Bernice Johnson Reagon, born October 4, 1942, was one of the original Freedom Singers. She attended Albany State University in Georgia, and received a bachelor's degree in history from Spelman College in 1970 and a doctorate in history from Howard University in 1975. She may be best known for her a cappella women's group Sweet Honey in the Rock, which she founded in 1973. She was program director and curator for the Smithsonian from 1974 to 1993, and was a professor emeritus of history at American University where she served from 1993 to 2002. She has performed music and consulted on many film and television projects, and has numerous publications: We Who Believe in Freedom, We'll Understand It Better By and By, Voices of the Civil Rights Movement, and a collection of essays If You Don't Go, Don't Hinder Me.
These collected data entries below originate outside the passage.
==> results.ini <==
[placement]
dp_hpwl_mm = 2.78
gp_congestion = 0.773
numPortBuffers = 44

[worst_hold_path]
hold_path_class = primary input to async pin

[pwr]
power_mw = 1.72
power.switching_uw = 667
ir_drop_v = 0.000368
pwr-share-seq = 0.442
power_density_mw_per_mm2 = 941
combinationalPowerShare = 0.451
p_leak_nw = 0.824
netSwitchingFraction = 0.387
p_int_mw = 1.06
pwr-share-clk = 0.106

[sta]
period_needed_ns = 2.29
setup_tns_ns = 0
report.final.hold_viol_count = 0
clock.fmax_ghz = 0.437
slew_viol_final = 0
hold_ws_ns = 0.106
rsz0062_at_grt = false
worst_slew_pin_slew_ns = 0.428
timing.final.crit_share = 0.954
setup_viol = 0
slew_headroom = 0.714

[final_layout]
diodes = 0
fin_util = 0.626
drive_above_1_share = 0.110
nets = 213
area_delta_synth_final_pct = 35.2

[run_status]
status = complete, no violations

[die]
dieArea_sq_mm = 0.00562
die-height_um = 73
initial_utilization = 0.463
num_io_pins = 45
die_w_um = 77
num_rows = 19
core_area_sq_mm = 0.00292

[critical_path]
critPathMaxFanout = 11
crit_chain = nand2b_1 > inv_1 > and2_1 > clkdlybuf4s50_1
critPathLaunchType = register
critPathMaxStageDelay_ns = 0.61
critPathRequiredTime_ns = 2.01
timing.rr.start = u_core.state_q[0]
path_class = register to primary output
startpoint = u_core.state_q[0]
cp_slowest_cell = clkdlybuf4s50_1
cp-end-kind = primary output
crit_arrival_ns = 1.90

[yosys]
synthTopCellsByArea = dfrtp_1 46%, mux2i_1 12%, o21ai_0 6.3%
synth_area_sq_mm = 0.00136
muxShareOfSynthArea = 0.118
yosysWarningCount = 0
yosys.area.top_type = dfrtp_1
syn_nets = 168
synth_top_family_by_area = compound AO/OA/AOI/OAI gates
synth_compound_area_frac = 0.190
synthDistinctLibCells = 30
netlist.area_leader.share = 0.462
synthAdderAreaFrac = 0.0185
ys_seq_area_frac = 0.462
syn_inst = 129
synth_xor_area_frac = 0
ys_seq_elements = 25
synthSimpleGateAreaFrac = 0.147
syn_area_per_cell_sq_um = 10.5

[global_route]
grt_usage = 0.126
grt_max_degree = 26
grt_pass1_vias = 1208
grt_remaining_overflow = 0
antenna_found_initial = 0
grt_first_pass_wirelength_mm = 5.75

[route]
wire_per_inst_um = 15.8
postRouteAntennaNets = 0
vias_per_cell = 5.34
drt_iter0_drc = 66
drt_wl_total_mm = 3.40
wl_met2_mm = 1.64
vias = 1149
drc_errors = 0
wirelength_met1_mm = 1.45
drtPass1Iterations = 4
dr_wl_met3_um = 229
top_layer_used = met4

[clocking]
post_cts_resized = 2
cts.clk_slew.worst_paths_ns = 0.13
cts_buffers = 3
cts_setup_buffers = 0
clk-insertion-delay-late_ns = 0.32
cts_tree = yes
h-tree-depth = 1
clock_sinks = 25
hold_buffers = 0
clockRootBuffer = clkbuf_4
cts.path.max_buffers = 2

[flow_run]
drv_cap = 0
Reagon received a MacArthur Fellowship, the Heinz Award for the Arts and Humanities, and the 1995 Charles Frankel Prize. She retired from Sweet Honey in the Rock in 2004 but continued to compose and deliver presentations.

Rutha Mae Harris

Rutha Mae Harris was a native of Albany, Georgia, when she became a member of the Freedom Singers at age 21. Harris was arrested three times during her work as a civil rights activist, spending 14 days in jail. Harris thinks of her work with the Freedom Singers as "one of [her] greatest experiences, to be in front of all these people and to be in front of Dr. Martin Luther King (Jr.) and all the other civil rights leaders." While she was working in Alabama, someone shot at the singers' car. Harris thinks of her voice as a "gift from the Lord" to use "for His glory". Johnson Reagon calls Harris "one of the fiercest singers" that she has sung with. Civil rights leaders considered her voice "invaluable". When folk singer Pete Seeger heard the Freedom Singers "he knew it was something special" said Candie Carawan, a singer, author and activist. "The power of their voices, and the message in the songs really conveyed what was happening in the South." Harris still lives in the same single-story house her Baptist minister father built for his eight children.

Charles Neblett, bass, was born in Robinson County, Tennessee, in 1941. He was a member of both the original Freedom Singers and the New Freedom Singers, the group formed after the original disbanded. "All the jailings and the beatings and everything we took, we could see the results of that work," he said. "All that work was not in vain." He was asked to perform in the White House in front of President Barack Obama, First Lady Michelle Obama, and their children, members of congress, and many national leaders. He was also recently involved in the 50th anniversary of SNCC in North Carolina.

Matthew Jones

==Songs of the Freedom Singers==

1. "Ain't Gonna Let Nobody Turn Me Around", led by Cordell Reagon
2. "Ballad of Medgar Evers", led by Matthew Jones
3. "Been In The Storm Too Long", led by Bernice Johnson Reagon
4. "Certainly Lord"
5. "Dog, Dog" led by Cordell Reagon
6. "Get Your Rights Jack"
7. "Governor Wallace", led by Charles Neblett
8. "In The Mississippi River", led by Marshall Jones
9. "Oginga Odinga", led by Matthew Jones
10. "This Little Light Of Mine"
11. "Uncle Tom's Prayers", led by Cordell Reagon
12. "We Shall Not Be Moved", led by Rutha Mae Harris
13. "We'll Never Turn Back", led by Emory Harris
14. "Which Side Are You On", led by Cordell Reagon
15. "Woke Up This Mornin' With My Mind On Freedom", led by Bernice Johnson Reagon

==Present-day Freedom Singers==
The living Freedom Singers continue to sing in public. Rutha Mae Harris, Charles Neblett, Bernice Johnson Reagon (and her daughter Toshi Reagon) performed at the White House for President Barack Obama in 2010 as part of the "Celebration of Music from the Civil Rights Movement".